Records supplied.
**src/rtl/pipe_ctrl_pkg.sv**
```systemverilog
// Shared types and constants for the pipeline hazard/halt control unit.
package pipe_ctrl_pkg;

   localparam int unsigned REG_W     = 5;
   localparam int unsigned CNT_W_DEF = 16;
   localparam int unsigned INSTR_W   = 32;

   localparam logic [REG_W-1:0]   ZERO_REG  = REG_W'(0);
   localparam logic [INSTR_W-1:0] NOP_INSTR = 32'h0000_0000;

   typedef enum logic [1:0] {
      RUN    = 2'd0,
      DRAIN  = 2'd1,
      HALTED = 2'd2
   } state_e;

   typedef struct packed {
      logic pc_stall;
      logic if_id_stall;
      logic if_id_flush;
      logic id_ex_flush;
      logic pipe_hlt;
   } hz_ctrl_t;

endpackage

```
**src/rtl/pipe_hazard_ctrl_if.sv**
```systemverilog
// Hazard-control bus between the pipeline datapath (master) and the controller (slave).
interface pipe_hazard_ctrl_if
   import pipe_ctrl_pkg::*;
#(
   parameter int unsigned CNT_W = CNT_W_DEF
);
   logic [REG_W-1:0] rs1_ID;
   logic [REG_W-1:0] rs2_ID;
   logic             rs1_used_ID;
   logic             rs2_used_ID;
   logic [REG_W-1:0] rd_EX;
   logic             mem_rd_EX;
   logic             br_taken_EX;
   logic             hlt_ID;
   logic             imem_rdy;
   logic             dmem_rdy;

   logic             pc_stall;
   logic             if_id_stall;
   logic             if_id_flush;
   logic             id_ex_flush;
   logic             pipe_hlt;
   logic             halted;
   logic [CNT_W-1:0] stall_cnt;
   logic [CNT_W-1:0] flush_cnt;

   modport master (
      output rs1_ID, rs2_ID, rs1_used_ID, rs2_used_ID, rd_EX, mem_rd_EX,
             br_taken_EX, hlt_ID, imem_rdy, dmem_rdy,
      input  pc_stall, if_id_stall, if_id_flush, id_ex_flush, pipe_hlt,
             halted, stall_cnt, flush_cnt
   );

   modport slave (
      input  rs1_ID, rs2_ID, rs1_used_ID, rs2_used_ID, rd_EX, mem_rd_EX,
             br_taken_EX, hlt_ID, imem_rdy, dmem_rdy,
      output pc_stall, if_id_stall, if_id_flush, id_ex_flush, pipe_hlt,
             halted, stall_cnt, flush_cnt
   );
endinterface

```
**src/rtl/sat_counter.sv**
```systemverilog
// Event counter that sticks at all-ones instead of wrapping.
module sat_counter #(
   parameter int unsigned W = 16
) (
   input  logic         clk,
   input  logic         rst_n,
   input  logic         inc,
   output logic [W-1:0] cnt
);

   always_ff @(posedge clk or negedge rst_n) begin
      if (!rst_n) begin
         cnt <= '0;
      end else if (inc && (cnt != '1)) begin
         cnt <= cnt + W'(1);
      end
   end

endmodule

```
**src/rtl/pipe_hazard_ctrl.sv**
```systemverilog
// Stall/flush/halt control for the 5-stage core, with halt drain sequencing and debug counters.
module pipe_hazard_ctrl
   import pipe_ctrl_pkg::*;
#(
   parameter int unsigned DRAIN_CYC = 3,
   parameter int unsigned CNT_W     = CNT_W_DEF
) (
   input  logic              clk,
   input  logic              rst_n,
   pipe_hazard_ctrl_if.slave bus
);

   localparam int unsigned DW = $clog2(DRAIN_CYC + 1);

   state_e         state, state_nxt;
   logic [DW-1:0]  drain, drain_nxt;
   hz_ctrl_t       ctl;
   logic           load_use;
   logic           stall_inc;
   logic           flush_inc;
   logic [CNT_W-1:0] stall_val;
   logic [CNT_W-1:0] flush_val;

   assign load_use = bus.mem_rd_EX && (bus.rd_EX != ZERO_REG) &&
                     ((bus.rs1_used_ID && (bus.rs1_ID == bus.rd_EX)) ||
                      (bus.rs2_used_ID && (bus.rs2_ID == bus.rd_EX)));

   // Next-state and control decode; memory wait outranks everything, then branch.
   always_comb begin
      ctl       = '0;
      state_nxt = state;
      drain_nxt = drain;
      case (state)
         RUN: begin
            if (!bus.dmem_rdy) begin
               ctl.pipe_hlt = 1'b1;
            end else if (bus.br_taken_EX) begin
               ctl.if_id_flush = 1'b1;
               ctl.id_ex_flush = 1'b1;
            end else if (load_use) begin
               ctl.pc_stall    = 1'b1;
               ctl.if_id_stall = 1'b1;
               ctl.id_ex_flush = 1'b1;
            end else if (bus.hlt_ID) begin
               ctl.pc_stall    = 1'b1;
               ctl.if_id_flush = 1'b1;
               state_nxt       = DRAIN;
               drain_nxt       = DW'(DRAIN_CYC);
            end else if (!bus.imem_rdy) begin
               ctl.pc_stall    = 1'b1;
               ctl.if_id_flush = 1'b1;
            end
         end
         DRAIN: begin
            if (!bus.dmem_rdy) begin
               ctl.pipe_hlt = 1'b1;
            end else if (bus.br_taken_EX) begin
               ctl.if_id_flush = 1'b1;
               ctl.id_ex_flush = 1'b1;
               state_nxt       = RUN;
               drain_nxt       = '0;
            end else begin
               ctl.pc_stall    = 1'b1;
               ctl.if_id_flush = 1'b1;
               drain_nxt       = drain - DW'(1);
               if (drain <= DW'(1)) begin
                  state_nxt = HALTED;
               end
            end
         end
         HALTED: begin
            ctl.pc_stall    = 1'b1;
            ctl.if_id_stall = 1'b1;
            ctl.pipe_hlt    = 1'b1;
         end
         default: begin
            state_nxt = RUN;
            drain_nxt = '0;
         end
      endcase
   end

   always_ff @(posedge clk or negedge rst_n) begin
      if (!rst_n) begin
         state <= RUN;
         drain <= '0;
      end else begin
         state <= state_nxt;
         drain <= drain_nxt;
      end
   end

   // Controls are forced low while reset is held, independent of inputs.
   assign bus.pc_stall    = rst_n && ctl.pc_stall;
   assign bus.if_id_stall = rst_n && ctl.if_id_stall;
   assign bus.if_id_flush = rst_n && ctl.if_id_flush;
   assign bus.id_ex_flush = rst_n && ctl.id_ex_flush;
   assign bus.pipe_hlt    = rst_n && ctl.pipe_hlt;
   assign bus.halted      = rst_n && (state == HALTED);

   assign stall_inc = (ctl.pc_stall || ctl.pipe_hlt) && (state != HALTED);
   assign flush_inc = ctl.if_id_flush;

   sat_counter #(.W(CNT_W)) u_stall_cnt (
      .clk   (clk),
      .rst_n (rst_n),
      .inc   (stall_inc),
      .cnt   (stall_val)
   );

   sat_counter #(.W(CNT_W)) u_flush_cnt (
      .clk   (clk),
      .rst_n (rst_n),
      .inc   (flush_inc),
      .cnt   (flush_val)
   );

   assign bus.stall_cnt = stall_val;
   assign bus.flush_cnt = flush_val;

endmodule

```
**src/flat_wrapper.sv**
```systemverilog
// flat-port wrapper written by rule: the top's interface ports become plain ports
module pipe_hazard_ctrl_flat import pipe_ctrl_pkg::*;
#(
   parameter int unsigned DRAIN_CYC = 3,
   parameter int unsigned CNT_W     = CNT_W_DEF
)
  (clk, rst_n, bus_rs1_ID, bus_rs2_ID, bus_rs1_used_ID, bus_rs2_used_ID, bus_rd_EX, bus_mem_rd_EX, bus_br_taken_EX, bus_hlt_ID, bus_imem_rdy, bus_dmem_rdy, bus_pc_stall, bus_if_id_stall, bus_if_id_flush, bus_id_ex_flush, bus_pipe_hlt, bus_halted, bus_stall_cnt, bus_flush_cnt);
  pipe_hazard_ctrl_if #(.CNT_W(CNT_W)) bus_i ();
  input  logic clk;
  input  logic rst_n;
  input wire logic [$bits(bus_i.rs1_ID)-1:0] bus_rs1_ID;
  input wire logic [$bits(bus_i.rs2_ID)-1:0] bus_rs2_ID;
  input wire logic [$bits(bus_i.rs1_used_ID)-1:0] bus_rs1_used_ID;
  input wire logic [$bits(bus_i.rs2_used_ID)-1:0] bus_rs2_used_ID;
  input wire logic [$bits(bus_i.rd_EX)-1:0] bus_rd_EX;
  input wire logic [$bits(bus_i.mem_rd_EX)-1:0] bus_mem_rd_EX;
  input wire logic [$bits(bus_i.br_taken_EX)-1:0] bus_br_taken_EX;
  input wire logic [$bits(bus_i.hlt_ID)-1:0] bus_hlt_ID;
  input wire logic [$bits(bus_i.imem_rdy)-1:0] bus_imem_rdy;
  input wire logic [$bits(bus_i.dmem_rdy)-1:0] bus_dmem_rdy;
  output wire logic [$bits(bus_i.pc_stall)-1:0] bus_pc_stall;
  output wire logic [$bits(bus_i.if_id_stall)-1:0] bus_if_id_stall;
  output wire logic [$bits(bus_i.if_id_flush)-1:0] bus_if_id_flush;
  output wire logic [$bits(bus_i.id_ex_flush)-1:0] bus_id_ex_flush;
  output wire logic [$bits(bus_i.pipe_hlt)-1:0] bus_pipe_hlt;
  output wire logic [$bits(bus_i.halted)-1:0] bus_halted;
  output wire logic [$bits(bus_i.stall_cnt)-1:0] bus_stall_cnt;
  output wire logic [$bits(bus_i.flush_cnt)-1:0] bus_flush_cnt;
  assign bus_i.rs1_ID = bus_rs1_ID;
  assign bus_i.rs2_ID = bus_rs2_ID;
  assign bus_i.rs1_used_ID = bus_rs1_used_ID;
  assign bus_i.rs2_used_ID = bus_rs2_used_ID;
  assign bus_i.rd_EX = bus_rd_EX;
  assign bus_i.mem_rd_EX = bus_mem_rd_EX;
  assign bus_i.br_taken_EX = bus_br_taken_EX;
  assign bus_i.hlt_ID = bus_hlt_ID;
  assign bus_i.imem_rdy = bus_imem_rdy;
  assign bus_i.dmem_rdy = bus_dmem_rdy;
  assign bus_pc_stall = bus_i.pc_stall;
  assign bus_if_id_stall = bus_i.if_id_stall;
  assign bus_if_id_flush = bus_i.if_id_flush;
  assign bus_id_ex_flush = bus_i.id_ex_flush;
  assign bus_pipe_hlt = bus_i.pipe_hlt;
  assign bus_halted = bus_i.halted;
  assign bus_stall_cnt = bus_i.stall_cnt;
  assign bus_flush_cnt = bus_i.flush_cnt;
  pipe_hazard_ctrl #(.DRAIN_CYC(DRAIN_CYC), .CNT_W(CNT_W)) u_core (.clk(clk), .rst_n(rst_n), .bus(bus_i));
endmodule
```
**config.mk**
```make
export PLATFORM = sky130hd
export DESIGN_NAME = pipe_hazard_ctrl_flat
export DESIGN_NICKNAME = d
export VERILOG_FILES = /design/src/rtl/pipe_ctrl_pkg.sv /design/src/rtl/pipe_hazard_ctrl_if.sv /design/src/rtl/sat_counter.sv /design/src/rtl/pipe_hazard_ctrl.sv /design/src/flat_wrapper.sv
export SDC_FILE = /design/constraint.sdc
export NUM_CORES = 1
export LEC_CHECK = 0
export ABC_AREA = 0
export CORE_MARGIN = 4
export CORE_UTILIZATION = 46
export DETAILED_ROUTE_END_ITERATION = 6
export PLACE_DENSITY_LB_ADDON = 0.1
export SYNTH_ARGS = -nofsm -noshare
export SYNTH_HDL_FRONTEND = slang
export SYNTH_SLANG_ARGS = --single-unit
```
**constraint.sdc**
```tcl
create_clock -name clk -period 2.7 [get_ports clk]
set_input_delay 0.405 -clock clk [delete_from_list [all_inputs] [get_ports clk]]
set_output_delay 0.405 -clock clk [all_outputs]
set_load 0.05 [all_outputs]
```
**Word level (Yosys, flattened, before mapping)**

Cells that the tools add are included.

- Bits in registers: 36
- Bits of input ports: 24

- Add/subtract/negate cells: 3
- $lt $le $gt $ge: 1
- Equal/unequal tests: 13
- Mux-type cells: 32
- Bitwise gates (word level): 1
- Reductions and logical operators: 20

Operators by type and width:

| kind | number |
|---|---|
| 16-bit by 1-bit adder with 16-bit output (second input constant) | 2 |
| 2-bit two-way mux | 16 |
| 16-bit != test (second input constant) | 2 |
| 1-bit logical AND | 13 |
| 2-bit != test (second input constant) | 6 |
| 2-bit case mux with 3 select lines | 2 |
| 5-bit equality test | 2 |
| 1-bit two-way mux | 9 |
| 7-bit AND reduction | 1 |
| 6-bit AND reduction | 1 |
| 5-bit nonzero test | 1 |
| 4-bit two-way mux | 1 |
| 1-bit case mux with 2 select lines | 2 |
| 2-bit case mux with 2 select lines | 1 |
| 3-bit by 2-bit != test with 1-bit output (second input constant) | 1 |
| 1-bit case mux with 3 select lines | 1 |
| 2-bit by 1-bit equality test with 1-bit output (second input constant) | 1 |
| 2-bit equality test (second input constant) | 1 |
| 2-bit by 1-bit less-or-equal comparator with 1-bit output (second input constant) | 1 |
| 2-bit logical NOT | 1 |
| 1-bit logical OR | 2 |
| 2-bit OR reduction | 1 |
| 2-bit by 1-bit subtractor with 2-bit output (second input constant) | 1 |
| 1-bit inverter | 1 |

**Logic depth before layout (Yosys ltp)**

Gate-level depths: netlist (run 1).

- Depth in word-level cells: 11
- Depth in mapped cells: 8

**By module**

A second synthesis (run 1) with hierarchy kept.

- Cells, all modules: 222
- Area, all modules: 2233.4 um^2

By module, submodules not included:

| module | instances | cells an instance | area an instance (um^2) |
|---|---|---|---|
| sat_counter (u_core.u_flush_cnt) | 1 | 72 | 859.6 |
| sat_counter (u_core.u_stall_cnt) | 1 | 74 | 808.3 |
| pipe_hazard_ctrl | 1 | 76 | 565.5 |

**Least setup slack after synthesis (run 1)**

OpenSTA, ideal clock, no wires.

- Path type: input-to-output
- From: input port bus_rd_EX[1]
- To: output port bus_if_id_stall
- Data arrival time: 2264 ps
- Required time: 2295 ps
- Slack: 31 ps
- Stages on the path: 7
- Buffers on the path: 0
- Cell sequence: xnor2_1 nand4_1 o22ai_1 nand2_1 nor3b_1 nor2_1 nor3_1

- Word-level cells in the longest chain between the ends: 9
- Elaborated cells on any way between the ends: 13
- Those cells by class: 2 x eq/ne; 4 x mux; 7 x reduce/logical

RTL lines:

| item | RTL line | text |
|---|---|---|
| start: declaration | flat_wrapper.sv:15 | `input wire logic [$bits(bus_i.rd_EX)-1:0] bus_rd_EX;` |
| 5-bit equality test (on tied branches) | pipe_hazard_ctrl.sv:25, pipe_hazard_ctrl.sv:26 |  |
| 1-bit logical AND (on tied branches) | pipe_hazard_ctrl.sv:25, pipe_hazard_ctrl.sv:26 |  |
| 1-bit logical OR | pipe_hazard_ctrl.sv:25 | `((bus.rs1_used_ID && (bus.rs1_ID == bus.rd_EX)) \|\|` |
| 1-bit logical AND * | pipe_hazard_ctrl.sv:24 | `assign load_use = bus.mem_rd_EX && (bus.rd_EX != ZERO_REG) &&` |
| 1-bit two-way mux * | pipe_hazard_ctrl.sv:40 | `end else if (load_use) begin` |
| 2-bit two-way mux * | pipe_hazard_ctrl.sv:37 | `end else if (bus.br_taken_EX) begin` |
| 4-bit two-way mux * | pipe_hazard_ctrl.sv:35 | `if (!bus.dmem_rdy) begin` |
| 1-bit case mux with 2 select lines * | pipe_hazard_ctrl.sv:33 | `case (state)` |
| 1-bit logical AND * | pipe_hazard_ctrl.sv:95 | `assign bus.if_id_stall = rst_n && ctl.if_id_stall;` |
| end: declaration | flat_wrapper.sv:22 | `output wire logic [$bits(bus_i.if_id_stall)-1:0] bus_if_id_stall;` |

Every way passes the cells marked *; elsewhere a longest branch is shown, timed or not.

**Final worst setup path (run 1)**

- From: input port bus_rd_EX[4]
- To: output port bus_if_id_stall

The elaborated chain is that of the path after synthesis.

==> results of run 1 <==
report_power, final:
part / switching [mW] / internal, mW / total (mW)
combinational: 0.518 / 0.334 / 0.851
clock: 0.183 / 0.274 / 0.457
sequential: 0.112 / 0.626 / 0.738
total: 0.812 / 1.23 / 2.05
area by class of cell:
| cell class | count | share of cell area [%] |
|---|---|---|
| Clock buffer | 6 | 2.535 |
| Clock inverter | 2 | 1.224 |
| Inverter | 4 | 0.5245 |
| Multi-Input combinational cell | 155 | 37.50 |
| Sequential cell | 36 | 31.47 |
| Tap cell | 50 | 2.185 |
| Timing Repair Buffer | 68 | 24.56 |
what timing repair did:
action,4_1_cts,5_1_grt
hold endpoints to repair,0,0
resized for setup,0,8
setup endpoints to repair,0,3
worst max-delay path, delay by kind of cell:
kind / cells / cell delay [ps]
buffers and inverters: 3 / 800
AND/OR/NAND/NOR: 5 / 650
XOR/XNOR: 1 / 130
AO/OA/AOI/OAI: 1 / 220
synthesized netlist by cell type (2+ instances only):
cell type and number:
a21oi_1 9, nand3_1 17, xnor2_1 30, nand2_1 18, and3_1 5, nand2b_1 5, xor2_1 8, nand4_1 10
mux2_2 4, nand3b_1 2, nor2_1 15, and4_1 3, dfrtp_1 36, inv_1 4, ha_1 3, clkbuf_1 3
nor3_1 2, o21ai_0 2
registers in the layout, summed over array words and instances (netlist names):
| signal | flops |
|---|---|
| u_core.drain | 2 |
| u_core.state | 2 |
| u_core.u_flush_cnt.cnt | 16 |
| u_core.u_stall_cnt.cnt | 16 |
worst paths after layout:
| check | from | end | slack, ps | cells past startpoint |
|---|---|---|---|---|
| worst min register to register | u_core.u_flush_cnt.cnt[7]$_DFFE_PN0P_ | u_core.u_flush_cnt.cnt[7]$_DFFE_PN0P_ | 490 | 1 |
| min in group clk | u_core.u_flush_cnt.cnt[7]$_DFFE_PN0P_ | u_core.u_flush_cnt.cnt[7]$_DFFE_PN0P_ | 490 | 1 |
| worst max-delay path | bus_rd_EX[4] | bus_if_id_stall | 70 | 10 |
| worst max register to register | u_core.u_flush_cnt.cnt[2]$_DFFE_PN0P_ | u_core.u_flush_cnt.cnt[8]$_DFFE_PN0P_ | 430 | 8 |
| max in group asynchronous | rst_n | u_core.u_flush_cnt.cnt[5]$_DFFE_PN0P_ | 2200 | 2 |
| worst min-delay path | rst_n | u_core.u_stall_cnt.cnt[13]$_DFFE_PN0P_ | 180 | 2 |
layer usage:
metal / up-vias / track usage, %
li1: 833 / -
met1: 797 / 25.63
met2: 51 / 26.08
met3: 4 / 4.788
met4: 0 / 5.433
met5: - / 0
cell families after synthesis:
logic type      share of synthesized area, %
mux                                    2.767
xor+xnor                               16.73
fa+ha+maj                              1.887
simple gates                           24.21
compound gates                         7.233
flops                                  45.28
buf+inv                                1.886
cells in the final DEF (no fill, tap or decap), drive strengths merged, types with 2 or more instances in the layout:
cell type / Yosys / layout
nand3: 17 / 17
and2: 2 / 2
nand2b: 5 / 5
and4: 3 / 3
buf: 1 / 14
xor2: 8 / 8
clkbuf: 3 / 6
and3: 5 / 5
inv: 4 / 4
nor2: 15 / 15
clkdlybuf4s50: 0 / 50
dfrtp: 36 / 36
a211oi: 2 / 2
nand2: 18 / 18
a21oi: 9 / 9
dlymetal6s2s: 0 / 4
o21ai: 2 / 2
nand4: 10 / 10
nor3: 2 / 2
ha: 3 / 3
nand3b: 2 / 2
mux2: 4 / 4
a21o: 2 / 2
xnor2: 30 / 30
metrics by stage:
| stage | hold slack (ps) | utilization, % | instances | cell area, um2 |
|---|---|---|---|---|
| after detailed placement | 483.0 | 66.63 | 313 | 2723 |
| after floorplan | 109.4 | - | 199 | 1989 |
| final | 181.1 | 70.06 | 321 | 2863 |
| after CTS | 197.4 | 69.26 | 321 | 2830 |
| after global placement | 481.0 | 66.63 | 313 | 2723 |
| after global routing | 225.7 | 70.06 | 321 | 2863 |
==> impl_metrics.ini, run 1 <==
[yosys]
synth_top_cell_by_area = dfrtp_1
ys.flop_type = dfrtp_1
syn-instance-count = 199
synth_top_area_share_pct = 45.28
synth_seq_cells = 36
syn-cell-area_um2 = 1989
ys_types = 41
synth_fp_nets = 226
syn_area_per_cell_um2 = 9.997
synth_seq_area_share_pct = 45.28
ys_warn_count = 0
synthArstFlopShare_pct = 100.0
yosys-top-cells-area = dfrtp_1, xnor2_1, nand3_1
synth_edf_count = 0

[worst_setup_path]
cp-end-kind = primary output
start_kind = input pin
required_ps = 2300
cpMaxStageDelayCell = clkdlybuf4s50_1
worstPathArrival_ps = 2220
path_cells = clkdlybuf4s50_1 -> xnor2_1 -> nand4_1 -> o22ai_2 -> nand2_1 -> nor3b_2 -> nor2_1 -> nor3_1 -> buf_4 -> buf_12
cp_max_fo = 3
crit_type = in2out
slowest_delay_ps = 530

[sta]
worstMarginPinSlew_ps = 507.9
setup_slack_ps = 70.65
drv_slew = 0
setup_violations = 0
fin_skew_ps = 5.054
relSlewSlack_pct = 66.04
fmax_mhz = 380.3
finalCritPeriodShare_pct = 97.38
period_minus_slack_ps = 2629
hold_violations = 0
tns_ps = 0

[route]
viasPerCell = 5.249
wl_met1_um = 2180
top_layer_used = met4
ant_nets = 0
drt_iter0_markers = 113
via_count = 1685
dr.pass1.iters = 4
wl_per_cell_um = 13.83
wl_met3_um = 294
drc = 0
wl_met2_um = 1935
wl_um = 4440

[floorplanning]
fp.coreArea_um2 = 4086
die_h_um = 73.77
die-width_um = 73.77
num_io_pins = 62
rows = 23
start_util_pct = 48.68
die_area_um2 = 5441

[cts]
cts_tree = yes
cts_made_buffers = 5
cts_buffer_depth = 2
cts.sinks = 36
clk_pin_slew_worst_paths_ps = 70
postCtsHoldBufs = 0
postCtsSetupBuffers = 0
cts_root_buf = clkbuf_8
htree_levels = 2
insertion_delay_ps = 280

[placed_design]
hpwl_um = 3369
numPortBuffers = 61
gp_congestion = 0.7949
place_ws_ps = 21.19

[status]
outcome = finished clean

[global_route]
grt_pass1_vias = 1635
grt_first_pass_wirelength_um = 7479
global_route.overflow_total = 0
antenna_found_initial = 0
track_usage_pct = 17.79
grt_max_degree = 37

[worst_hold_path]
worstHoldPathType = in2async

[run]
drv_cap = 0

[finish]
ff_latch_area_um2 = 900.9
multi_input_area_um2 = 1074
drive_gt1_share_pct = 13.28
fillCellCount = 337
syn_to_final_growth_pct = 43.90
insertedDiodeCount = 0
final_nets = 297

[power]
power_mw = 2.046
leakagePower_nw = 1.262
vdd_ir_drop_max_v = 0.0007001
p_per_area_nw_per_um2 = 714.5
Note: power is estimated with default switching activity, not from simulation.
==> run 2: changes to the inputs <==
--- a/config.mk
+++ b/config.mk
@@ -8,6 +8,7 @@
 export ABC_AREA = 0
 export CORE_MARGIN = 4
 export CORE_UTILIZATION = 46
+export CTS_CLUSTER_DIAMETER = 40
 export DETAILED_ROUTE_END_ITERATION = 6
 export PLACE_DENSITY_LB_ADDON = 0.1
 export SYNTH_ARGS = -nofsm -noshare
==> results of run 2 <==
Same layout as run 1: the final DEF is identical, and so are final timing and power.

Action item.
Which of the lines above carry the string "localparam"? Copy every one.

Result for this exercise.
   localparam int unsigned REG_W     = 5;
   localparam int unsigned CNT_W_DEF = 16;
   localparam int unsigned INSTR_W   = 32;
   localparam logic [REG_W-1:0]   ZERO_REG  = REG_W'(0);
   localparam logic [INSTR_W-1:0] NOP_INSTR = 32'h0000_0000;
   localparam int unsigned DW = $clog2(DRAIN_CYC + 1);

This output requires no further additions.